<カーリング LS北見 吉田知那美(25)>

 日本で長野冬季五輪が開催されたのが1998年(平10)。そこで初めて正式種目となったカーリングを見て感動したことがきっかけで、翌年から競技を始めました。私にとって長野がスタートだったように、きっと東京で新しく採用される競技を見て、その競技を始める子供たちも出てくると思います。長野の時と同じく、20年の東京五輪でまた国全体で盛り上がる感覚が味わえるのはとてもうれしいです。

 14年のソチ五輪では「北海道銀行」の一員として出場しましたが、いいプレーができず、戦力外となりました。最高の舞台だったはずなのに自分の夢を自分で破ってしまった。でも、今では自分は甘かった、あれはいい経験だったと思えます。成長させてもらいました。

 その後、LS北見に移籍し、今年の世界選手権では準優勝することができました。カーリングは1度技術を身につけたら、それを伸ばしていくのは難しいと言われていますが、昨季が終わってから「まだいけるんじゃないか」とメンバーと再確認しました。初心者のように、1つ1つの技術でも伸びしろがあると信じています。まだ伸びる部分を120、150%でも伸ばしていこう、と。そこが世界一になれなかった理由だと思うので。

 よく競技中に笑っていると言われます(笑い)。カーリングは作戦の競技なのでわざと無表情にして、作戦がばれないようにしたりします。表情の豊かさ、喜怒哀楽が顔にでることで1度は悩んだことがあったのですが、今のチームになってから、それが私らしさなんじゃないかな、と周りのみんなが受け止めてくれて。私も無理してやらなくていいかな、と思えるようになりました。みんなが笑顔でプレーするチーム。これが私たちの一番戦いやすい表情だと分かりました。

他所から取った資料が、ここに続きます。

This design comes from an exercise in tuning for small area, a short achievable clock period and few clock cycles on the open sky130 flow, not from production work. Where RTL was checked, it was by simulation tests only, not by an equivalence proof against the original. The clock input has no modelled driver; a real chip could not lean on it and would need a root buffer or a full tree. Power figures rest on the tool's default switching activity, not on a simulated workload.

## main
==> flow/design.v <==
`timescale 1ns/10ps
module ELA(clk, rst, in_data, data_rd, req, wen, addr, data_wr, done);
	input				clk;
	input				rst;
	input		[7:0]	in_data;
	input		[7:0]	data_rd;
	output				req;
	output	reg			wen;
	output	reg	[9:0]	addr;
	output	reg	[7:0]	data_wr;
	output	reg			done;
	reg			nreq;
	assign req = ~nreq;
	reg			s0, s1, s2;
	wire		main = s0 | s1 | s2;
	wire [4:0] col = addr[4:0];
	wire [3:0] rf = addr[9:6];
	wire kge2 = |col[4:1];				 
	wire klow = &col[4:2] & (col[1] | col[0]);	 
	wire last = addr[5] & klow & (rf == 4'd14);	 
	reg	[7:0]	xr, v, yr, p, q;
	reg	[7:0]	dreg, bd;
	reg	[7:0]	sreg, bs;
	wire [7:0] sum8, dm;
	ela_eval u_eval (.x(xr), .y(yr), .s(sum8), .d(dm));
	wire lt;
	ela_cmp u_cmp (.c(dreg), .b(bd), .lt(lt));
	reg cen;
	wire upd = s1 | (lt & cen);
	always @(posedge clk) begin
		dreg <= dm;
		sreg <= sum8;
		if (upd) begin
			bd <= dreg;
			bs <= sreg;
		end
		if (s0) begin
			xr <= v;
			v <= xr;
		end else if (s1)
			xr <= data_rd;
		if (s0)
			yr <= data_wr;
		else if (s1)
			yr <= q;
		else
			yr <= p;
		if (s1) begin
			p <= yr;
			q <= p;
		end
		cen <= s1 ? kge2 : s2 ? ~col[4] | ~col[3] | ~col[2] | ~col[1] : 1'b0;
		data_wr <= s1 ? bs : in_data;
		if (!main && !wen)
			addr <= 10'd31;
		else begin
			addr[4:0] <= col + (s1 ? 5'd30 : s2 ? 5'd3 : s0 ? 5'd0 : 5'd1);
			addr[5] <= s1;
			if (!main)
				addr[9:6] <= {3'd0, nreq & (&col)};
			else if (s0 || (s1 && !kge2))
				addr[9:6] <= rf - 4'd1;
			else if (s2)
				addr[9:6] <= rf + ((addr[5] & klow) ? 4'd2 : 4'd1);
		end
	end
	always @(posedge clk or posedge rst) begin
		if (rst) begin
			s0 <= 1'b0;
			s1 <= 1'b0;
			s2 <= 1'b0;
			nreq <= 1'b0;
			wen <= 1'b0;
			done <= 1'b0;
		end else if (done) begin
			nreq <= 1'b1;
			wen <= 1'b0;
		end else if (!main) begin
			wen <= 1'b1;
			if (wen && col == 5'd30)
				nreq <= 1'b1;
			if (nreq && col == 5'd31)
				s0 <= 1'b1;
		end else begin
			s0 <= s2;
			s1 <= s0;
			s2 <= s1;
			nreq <= ~s0;
			if (s2) begin
				wen <= ~last;
				if (last && col == 5'd31) begin
					done <= 1'b1;
					s0 <= 1'b0;
					wen <= 1'b0;
				end
			end else
				wen <= s1;
		end
	end
endmodule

 夏と冬の五輪は、つながっていると思っています。私自身も冬季五輪の2年前にある夏季五輪を見ることで、いつも刺激、パワーをもらっています。今回のリオでは、特に卓球女子団体が印象的でした。個人戦で力を出し切れなかった選手が気持ちを切り替え臨む表情、コートで戦う選手だけでなく、コート外でも応援し一緒に戦う3人の姿を見て、チームスポーツの強さを感じました。リオからまた大きな力をもらったので、平昌(ピョンチャン)で、しっかりと自分自身に〝リベンジ〟できたらいいなと思っています。

(2016年8月31日東京本社版掲載)

【注】年齢、記録などは本紙掲載時。